Las reglas del destino

Capítulo 31: Viajeros

El frío aire de esa noche golpeaba fuertemente mi piel, por lo que tuve que cruzar los brazos para poder seguir leyendo, había tan pocas páginas en el diario que lo único en lo que podía pensar era en el final. Recargué el libro sobre mis piernas y me dediqué a observar la pequeña luna que cada vez estaba más arriba. Eran las diez de la noche con treinta minutos y ya saboreaba el amargo sabor del tiempo que me caía de golpe y me haría volver a casa.

Sentado allí, recordé las lágrimas que Sandra le dedicó encerrada en el baño a Jake; se sentía tan culpable como yo, y jamás dejé de sentir la sensación de haber traicionado a un amigo. Reviví de nuevo la incertidumbre; me pregunté tantas veces si ella lloraba por haber cometido un error o si simplemente lo hacía por haber traicionado a aquel que le prometió su amor más de una vez y jamás le faltó al respeto. Me dolieron tanto sus lágrimas que traté de hacerla entrar en razón y le pedí que reconsiderara su decisión, le juré que mis sentimientos por ella jamás cambiarían y que guardaría en mí un espacio para cuando estuviera preparada para regresar; pero Sandra decidió quedarse.

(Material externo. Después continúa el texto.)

From an optimization exercise on the open Yosys and OpenROAD flow, aimed at small area, a short achievable clock period and few clock cycles; shortcuts taken in it are not production practice.
RTL that was checked went through simulation tests only; none was proved equivalent to the original.
Power and IR drop assume default switching activity.

==> flow/design.v (excerpt) <==
module iec61937_framer (
    input             clk,
    input             rst,
    input             cmd_valid,
    output            cmd_ready,
    input      [7:0]  cmd_op,
    input      [31:0] cmd_arg,
    input      [31:0] cmd_dur,
    input      [31:0] cmd_cap,
    input             au_valid,
    output            au_ready,
    input      [7:0]  au_data,
    output            out_valid,
    input             out_ready,
    output     [7:0]  out_data,
    output            rsp_valid,
    output     [3:0]  rsp_status,
    output     [31:0] rsp_out_len,
    output            rsp_consumed,
    output            mem_we,
    output            mem_re,
    output     [18:0] mem_addr,
    output     [7:0]  mem_wdata,
    input      [7:0]  mem_rdata
);
    localparam [3:0] ST_OK = 4'd0, ST_NULL = 4'd5, ST_DUR = 4'd6, ST_BUF = 4'd7, ST_BAD = 4'd8;
    localparam IDLE = 0, DEC = 1, CADD = 2, CCHK = 3, WR = 4, INTK = 5, PLAN0 = 6,
               FETCH = 7, EV = 8, PEND = 9, HDR = 10, SUB = 11, UPD = 12, RW0 = 13,
               ZC = 14, TERM = 15, PAY = 16, ZERO = 17, ZDONE = 18, FIN = 19, RESP = 20,
               EV0 = 21, PD = 22, PW = 23, EV1 = 24, CADD0 = 25, UPL = 26, ZC0 = 27,
               CCHK0 = 28, PD0 = 29;
    localparam NS = 30;
    function [18:0] inc19(input [18:0] a);
        integer j;
        begin
            for (j = 0; j < 19; j = j + 1)
                inc19[j] = a[j] ^ (&(a | ~((19'd1 << j) - 19'd1)));
        end
    endfunction
    function [18:0] dec19(input [18:0] a);
        integer j;
        begin
            for (j = 0; j < 19; j = j + 1)
  ...
export LEC_CHECK = 0
export CAP_MARGIN = 20
export CORE_MARGIN = 2
export CORE_UTILIZATION = 40
export PLACE_DENSITY = 0.6
export SETUP_SLACK_MARGIN = 5
export SLEW_MARGIN = 20
export TNS_END_PERCENT = 15
create_clock -name core_clock -period 8.0 [get_ports {clk}]
run.sh (not shown) runs the stock make flow with config.mk's settings and CLKGATE_MAP_FILE= SYNTH_SCRIPT=/design/flow/synth_recipe.tcl, a recipe that flattens the netlist after the stock synthesis.
The baseline went through all stages and came out clean.
Testbench counts at the start, summed over its fixed seeds: cycles 3,719,504.
Next try:
- TNS_END_PERCENT: 15 -> 5
After rerunning:
- cell count drops by about 1.2%
- worst hold slack got worse by 7.6 ps
- final area drops by 3.4%
- register-to-register slack got worse by 80 ps
- setup slack got worse by 57 ps
- global-route usage drops by 0.80 points

========
iec61937_framer, a different RTL version from the one above (not shown whole).
For scale: ~2,900 cells after synthesis, roughly 320 flip-flops, roughly 200 I/O pins, about 23,000 um2 of cells after synthesis.
make LEC_CHECK=0 CAP_MARGIN=20 CORE_MARGIN=2 CORE_UTILIZATION=40 PLACE_DENSITY=0.6 SETUP_SLACK_MARGIN=5 SLEW_MARGIN=20 TNS_END_PERCENT=15 finish   # period 8.0 ns
Testbench counts at the start, summed over its fixed seeds: cycles 3,719,591.
Rerun with:
--- a/flow/config.mk
+++ b/flow/config.mk
@@ -10,2 +10,4 @@
 export CORE_UTILIZATION = 40
+export CTS_BUF_LIST = sky130_fd_sc_hd__clkbuf_8
+export CTS_CLUSTER_SIZE = 30
 export PLACE_DENSITY = 0.6
Routed wire length hardly moves; global-route usage hardly moves; power drops by 4.4%; worst setup slack is worse by 120 ps; cell count climbs by 0.99%; utilization drops by 0.54 points; first-iteration DRC count drops by 4.7%; area after synthesis is unchanged.

========
iec61937_framer, a different RTL version from the one above (not shown whole).
Size: roughly 320 flip-flops, ~200 I/O pins, roughly 23000 um2 of cells after synthesis.
Settings: LEC_CHECK=0, CAP_MARGIN=20, CORE_MARGIN=2, CORE_UTILIZATION=40, PLACE_DENSITY=0.6, SETUP_SLACK_MARGIN=5, SLEW_MARGIN=20, TNS_END_PERCENT=40; clock period 8.0 ns.
Then changed:
Settings changed: SETUP_SLACK_MARGIN 5 to 4.4, TNS_END_PERCENT 40 to 15.
The changed run finished clean.
Clock-buffer cell count is unchanged.
Sequential share of layout area went up by 1.9 points.
Sequential power stays flat.
Clock power went down by about 5%.
Non-clock buffer count went down by 82.
Power went down by 11%.
Then changed:
Settings changed: CORE_UTILIZATION 40 to 55, PLACE_DENSITY 0.6 to 0.7.
=> The changed run ran to the end with no violations. Final area fell by 2.6%. Worst setup slack got worse by 42 ps. Critical path depth rose by 7. Routed wire length fell by about 5%. First-iteration DRC count rose by 8.6%. Register-to-register slack got worse by 60 ps. Synthesized area stays the same. Clock skew is about the same. Final cell count fell by about 7%. Power fell by about 3%.
No run of this note included a check of the RTL's function; only the layout flow was run.

========
Another version of the RTL of iec61937_framer (not shown whole).
Size: ~200 I/O pins, about 23000 µm² of cells after synthesis.
==> flow/config.mk <==
export PLATFORM = sky130hd
export DESIGN_NAME = iec61937_framer
export DESIGN_NICKNAME = iec61937_framer
export VERILOG_FILES = /design/flow/design.v
export SDC_FILE = /design/flow/constraint.sdc
export NUM_CORES = 4
export LEC_CHECK = 0
export CAP_MARGIN = 20
export CORE_MARGIN = 2
export CORE_UTILIZATION = 40
export PLACE_DENSITY = 0.6
export SETUP_SLACK_MARGIN = 5
export SLEW_MARGIN = 20
==> flow/constraint.sdc <==
create_clock -name core_clock -period 8.0 [get_ports {clk}]
set_input_delay 1.6000 -clock core_clock [delete_from_list [all_inputs] [get_ports {clk}]]
set_output_delay 1.6000 -clock core_clock [all_outputs]
set_load 0.01 [all_outputs]
The starting point completed with no timing, DRC or antenna violations.
Testbench counts at the start, summed over its fixed seeds: cycles 3,719,236.
Next try:
TNS_END_PERCENT = 15   (was unset)
The changed run completed with no timing, DRC or antenna violations.
Clock power is about the same.
Die area is unchanged.
Power is lower by 5.9%.
Cell area is lower by 4.2%.
First-iteration DRC count is lower by 2.5%.
Flip-flop and latch count stays the same.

Pasamos las siguientes semanas perdidos en una burbuja de tiempo, dando vueltas en el pequeño departamento. Nos dimos cuenta de que ya no éramos aquellos dos jovencillos y que no sabíamos nada el uno del otro. Fuimos dos desconocidos habitando en el mismo espacio, teniendo conversaciones extrañas y sin sentido y compartiendo silencios. De una u otra manera, comprendí que lo nuestro era más una simple obsesión que ni uno podía olvidar. Me dolió saber que aquellos sentimientos que alguna vez juramos tener, se habían perdido en alguna fecha atrás, y lo que ahora sentíamos era solo esa sensación que traen los recuerdos. Quizá nos necesitábamos porque añorábamos los recuerdos que una vez tuvimos de nosotros siendo felices; o, tal vez, solo tal vez, no sabíamos cómo regresarnos la cordura y optábamos por vernos sufrir estando juntos.

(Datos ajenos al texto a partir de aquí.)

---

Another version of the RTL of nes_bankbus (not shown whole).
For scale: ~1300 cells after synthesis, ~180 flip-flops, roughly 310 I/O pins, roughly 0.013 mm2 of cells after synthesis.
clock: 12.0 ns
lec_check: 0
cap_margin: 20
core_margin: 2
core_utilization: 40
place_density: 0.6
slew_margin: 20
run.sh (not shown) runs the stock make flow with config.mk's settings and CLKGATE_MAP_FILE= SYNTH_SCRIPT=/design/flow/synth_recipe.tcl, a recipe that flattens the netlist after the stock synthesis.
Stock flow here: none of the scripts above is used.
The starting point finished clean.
What follows belongs to an exercise in optimizing a design on an open flow for small area, a short achievable clock period and few clock cycles; a production flow would make more cautious choices. In this exercise RTL edits were held to simulation tests only and were not proved equivalent to the original. Power figures rest on the tool's default switching activity, not on a simulated workload.

## the baseline
==> flow/design.v (excerpt) <==
module mav_encoder (
    input  wire        clk,
    input  wire        rst,         
    input  wire        cmd_valid,
    output wire        cmd_ready,
    input  wire [79:0] cmd_data,
    output reg         rsp_valid,
    output reg  [31:0] rsp_data,
    output reg         out_valid,
    output reg  [7:0]  out_data,
    output reg         out_last
);
    localparam [3:0] OP_INIT    = 4'h1;
    localparam [3:0] OP_BEGIN   = 4'h2;
    localparam [3:0] OP_FIELD   = 4'h3;
    localparam [3:0] OP_END     = 4'h4;
    localparam [3:0] OP_CRCINIT = 4'h5;
    localparam [3:0] OP_CRCBYTE = 4'h6;
    localparam [3:0] OP_RDREG   = 4'h7;
    localparam [3:0] E_UNKNOWN_ID  = 4'd2;
    localparam [3:0] E_MISSING     = 4'd3;
    localparam [3:0] E_UNSUPPORTED = 4'd4;
    localparam [3:0] E_RANGE       = 4'd5;
    localparam [3:0] E_TOO_LARGE   = 4'd6;
    localparam [3:0] E_PROTOCOL    = 4'd14;
    localparam [3:0] E_ILLEGAL     = 4'd15;
    localparam [1:0] M_HDR = 2'd0;      
    localparam [1:0] M_PAY = 2'd1;      
    localparam [1:0] M_CL  = 2'd2;      
    localparam [1:0] M_CH  = 2'd3;      
    function [15:0] crc_step;
        input [15:0] r_in;
        input [7:0]  b;
        reg   [15:0] r;
        integer      i;
        begin
            r = r_in ^ {b, 8'h00};
            for (i = 0; i < 8; i = i + 1)
                r = r[15] ? ((r << 1) ^ 16'h1021) : (r << 1);
            crc_step = r;
        end
    endfunction
    function [7:0] crc_extra;
        input [23:0] id;
        begin
            case (id)
                24'd0:   crc_extra = 8'd50;
                24'd1:   crc_extra = 8'd124;
                24'd30:  crc_extra = 8'd39;
                24'd33:  crc_extra = 8'd104;
                24'd74:  crc_extra = 8'd142;
                24'd251: crc_extra = 8'd170;
                24'd253: crc_extra = 8'd83;
                default: crc_extra = (id >= 24'd50000) ? (id[7:0] ^ id[15:8]) : 8'd0;
            endcase
        end
    endfunction
    reg [7:0]  sysid;           
    reg [7:0]  compid;          
    reg [7:0]  seq;
    reg        configured;
    reg        phase;           
    reg [3:0]  lasterr;
    reg [23:0] msgid;
    reg        mode;            
    reg [8:0]  plen;            
    reg [15:0] crc;
    reg [2047:0] pbuf;
    reg [7:0]  wbase;           
    reg [7:0]  wptr;            
    reg        v_r;
  ...
Size: ~7000 cells after synthesis, about 2400 flip-flops, about 130 I/O pins, ~98000 um^2 of cells after synthesis.
make LEC_CHECK=0 CAP_MARGIN=40 CORE_MARGIN=2 CORE_UTILIZATION=32 PLACE_DENSITY=0.5 SETUP_SLACK_MARGIN=4.5 SLEW_MARGIN=40 finish   # period 8.0 ns
run.sh (not shown) runs the stock make flow with config.mk's settings and CLKGATE_MAP_FILE= SYNTH_SCRIPT=/design/flow/synth_recipe.tcl, a recipe that flattens the netlist after the stock synthesis.
The baseline finished every step from synthesis to the final layout, and the layout passed the timing, DRC and antenna checks.
Testbench counts of the baseline, summed over its fixed seeds: cycles 8,843.
Modified inputs, the candidate compared to the baseline
diff --git a/flow/design.v b/flow/design.v
--- a/flow/design.v
+++ b/flow/design.v
@@ -88,26 +88,25 @@
     end
     always @(posedge clk) begin
         if (ready_r) begin
             c_r      <= cmd_data;
             is_field <= field_in;
             is_end   <= end_in;
             is_wait  <= wait_in;
         end
     end
     reg        em_busy;
     reg [1:0]  em_st;
     reg [3:0]  hcnt;            
-    reg [31:0] rd_row;          
-    reg [7:0]  rd_col;          
+    reg [7:0]  rd_ptr;          
     reg [7:0]  unread;          
     reg [7:0]  pdata;           
     reg        unr0_d;          
     reg        absorb;          
     reg [7:0]  f_len;           
     reg [7:0]  f_seq;
     reg [23:0] f_msgid;
     wire [3:0]  op      = c_r[79:76];
     wire [3:0]  f_wt    = c_r[75:72];
     wire        f_pres  = c_r[71];
     wire        f_empty = c_r[70];
     wire [64:0] f_val   = c_r[64:0];
@@ -153,44 +152,44 @@
             {1'b0, 4'd4}: f_in_range = ~|f_val[64:32];
             {1'b0, 4'd8}: f_in_range = ~f_val[64];
             {1'b1, 4'd1}: f_in_range = (&f_val[64:7])  || ~|f_val[64:7];
             {1'b1, 4'd2}: f_in_range = (&f_val[64:15]) || ~|f_val[64:15];
             {1'b1, 4'd4}: f_in_range = (&f_val[64:31]) || ~|f_val[64:31];
             default:      f_in_range = (&f_val[64:63]) || ~|f_val[64:63];
         endcase
     end
     wire [9:0] plen_sum  = {1'b0, plen} + {6'd0, f_width};
     wire [8:0] plen_add  = (plen_sum > 10'd256) ? 9'd256 : plen_sum[8:0];
     wire [63:0] fbytes = {f_val[63:8], (f_wt == 4'd10 && f_empty) ? 8'h41 : f_val[7:0]};
     wire [2:0]  c0     = wptr[2:0];
-    wire [127:0] rot2  = {fbytes, fbytes} << {c0, 3'b000};
-    wire [63:0] rot    = rot2[127:64];       
+    wire [63:0] rot    = {fbytes, fbytes} >> ((4'd8 - {1'b0, c0}) * 8);
     wire [31:0] rowsel = fld_exec ? (32'd1 << wptr[7:3]) : 32'd0;
     wire [7:0]  kmask  = {{4{f_width[3]}}, {2{f_width[3] | f_width[2]}},
                           ~f_width[0], 1'b1};
-    wire [15:0] cmask2 = {kmask, kmask} << c0;
-    wire [7:0]  cmask  = cmask2[15:8];       
+    wire [7:0]  cmask  = {kmask, kmask} >> (4'd8 - {1'b0, c0});
     wire [7:0]  colhi  = cmask & (8'hFF << c0);      
     wire [7:0]  collo  = cmask & ~(8'hFF << c0);     
     genvar gj;
     generate
         for (gj = 0; gj < 256; gj = gj + 1) begin : g_pbuf
             wire en = (rowsel[gj / 8] & colhi[gj % 8]) |
                       (rowsel[(gj / 8 + 31) % 32] & collo[gj % 8]);
             always @(posedge clk) begin
                 if (en)
                     pbuf[gj*8 +: 8] <= rot[(gj % 8)*8 +: 8];
             end
         end
     endgenerate
+    wire [31:0]  rd_row = 32'd1 << rd_ptr[7:3];
+    wire [7:0]   rd_col = 8'd1 << rd_ptr[2:0];
     reg  [31:0]  rd_part;       
     reg  [31:0]  rd_q;
     integer      rb, rj;
     always @(*) begin
         rd_part = 32'd0;
         for (rj = 0; rj < 256; rj = rj + 1)
             for (rb = 0; rb < 8; rb = rb + 1)
                 rd_part[(rj / 64)*8 + rb] = rd_part[(rj / 64)*8 + rb] |
                               (rd_row[rj / 8] & rd_col[rj % 8] & pbuf[rj*8 + rb]);
     end
     always @(posedge clk) begin
         rd_q  <= rd_part;
@@ -250,49 +249,46 @@
             configured <= 1'b0;
             phase      <= 1'b0;
             lasterr    <= 4'd0;
             msgid      <= 24'd0;
             mode       <= 1'b0;
             plen       <= 9'd0;
             crc        <= 16'hFFFF;
             wbase      <= 8'd0;
             wptr       <= 8'd0;
             em_busy    <= 1'b0;
             em_st      <= M_HDR;
             hcnt       <= 4'd0;
-            rd_row     <= 32'd1;
-            rd_col     <= 8'd1;
+            rd_ptr     <= 8'd0;
             unread     <= 8'd0;
             unr0_d     <= 1'b1;
             absorb     <= 1'b0;
             f_len      <= 8'd0;
             f_seq      <= 8'd0;
             f_msgid    <= 24'd0;
             rsp_valid  <= 1'b0;
             rsp_data   <= 32'd0;
             out_valid  <= 1'b0;
             out_data   <= 8'd0;
             out_last   <= 1'b0;
         end else begin
             rsp_valid <= 1'b0;
             out_valid <= 1'b0;
             unr0_d    <= (unread == 8'd0);
             out_last  <= 1'b0;
             if (em_busy) begin
                 crc       <= crc_nxt;
                 out_valid <= 1'b1;
                 if (fetch) begin
-                    rd_col <= {rd_col[6:0], rd_col[7]};
-                    if (rd_col[7])
-                        rd_row <= {rd_row[30:0], rd_row[31]};
+                    rd_ptr <= rd_ptr + 8'd1;
                     unread <= unread - 8'd1;
                 end
                 case (em_st)
                 M_HDR: begin
                     out_data <= hdr_byte;
                     absorb   <= (hcnt != 4'd0);
                     hcnt     <= hcnt + 4'd1;
                     if (hcnt == 4'd10)
                         em_st <= (f_len != 8'd0) ? M_PAY : M_CL;
                 end
                 M_PAY: begin
                     out_data <= pdata;
[summary]
- Per the comparison of the candidate with the baseline, number of buffers created by CTS now smaller, fraction of standard cell area in multi-input logic now larger.
- The required time of the worst setup path of the candidate is lower than that of the baseline.
- Later-pin clock latency in the skew report: the candidate < the baseline
- Compared with the baseline, the candidate shows sum of internal, switching and leakage power that has gone down slightly.
- | area after synthesis | the candidate vs the baseline | better |
Testbench counts of the candidate, summed over its fixed seeds: cycles 8,843.

==> static timing again, ports no longer ideal <==
The flow's constraints put no driver on any port. The routed layouts listed below were extracted and timed again, unchanged, in two steps.
Step 1 sets driving cells, clkbuf_16 on the clock port and buf_2 on the other inputs (assumed; they add their load-dependent delay and slew).
Step 2 also shifts input and output timing later by t, the mid clock arrival at the registers, as if the neighbouring blocks saw the same clock.
Slacks: ideal ports / drivers / drivers and shift; pairs: ideal ports / drivers.
run	t (ns)	slack for setup (ns)	hold WS [ns]	clock arrival spread, ns
the baseline	1.012	4.245 / 4.245 / 4.245	0.450 / 0.450 / 0.450	0.093 / 0.093
the candidate	0.967	4.338 / 4.338 / 3.844	0.452 / 0.452 / 0.452	0.118 / 0.119
After both steps setup and hold are still met in every run listed. For the candidate, which loses most, drivers alone change the setup slack by 0.000 ns; drivers and shift together by -0.494 ns.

A principios de enero, la relación que habíamos iniciado parecía estar estancada en un charco turbio por los recuerdos de un Jake y un Dustin. Sandra había dejado de llorar y se acostumbraba a la idea de estar con ese hombre que de cierta manera había interrumpido cada instante feliz que había llegado a su vida. Pasamos dos semanas juntos y solo habíamos compartido aquella noche en el suelo de mi oficina, después de eso las aguas se habían calmado de tal manera que sentía que solo estaba conmigo porque no podía regresar con Jake.

Ella se encontraba sentada en la sala, mirando una serie de televisión y hablando con Dina por WhatsApp, yo la observaba desde la cocina, sosteniendo dos tazas de café caliente. Caminé hacia ella y coloqué las tazas sobre la pequeña mesa de centro; sonreí de forma forzada, igual que ella, y le di un sorbo al café casi al mismo tiempo que Sandra.

—¿No envía saludos? —bromeé.

—Lo único que envía son órdenes —mencionó apagando la pantalla de su celular—. Quiere que me vaya unos días a su casa; bueno, me lo ordena.

—¿Y qué es lo que harás?

—No lo sé.

Dejé la taza de café sobre la mesa y levanté las cejas. Lo único que lograba era confundirme. Unas veces me decía que quería estar conmigo y otras más, mencionaba el hecho de irse. Me mordí los labios y asentí sin decir una sola palabra. Estaba desesperado, lo único que quería era que hiciera de una vez lo que la hiciera sentir bien.

—Entonces, recoge tus cosas —ordené levantándome del sillón y caminando hacia la habitación.

—Jason, eso no es lo que yo dije.

Traté de ignorarla y seguí caminando, me detuve en la puerta al verla llegar, descalza, como siempre, ignorando el frío del suelo. Cerré la puerta, pero la abrió casi al instante. No puedo describir cuál era el sentimiento que me estaba ahogando, pero mis acciones no eran las más acertadas. Me senté en la cama y la miré llegar a mí, con la misma pena que un animalito se acercaría en la calle.

—No quiero irme.

—Y yo no quiero que te quedes si seguirás así.

—Esto es extraño —mencionó mientras se arrodillaba frente a mí y se recargaba en mis piernas—. Jamás creí que sería tan extraño.

—Ya no sé qué hacer para que te sientas bien estando aquí, y solo han pasado dos semanas —dije rodeando su rostro con mis manos.

Permanecimos en silencio, sin movernos y sin pensar. Sentía su cabello húmedo en mis manos y la piel helada de sus brazos rozar la mía.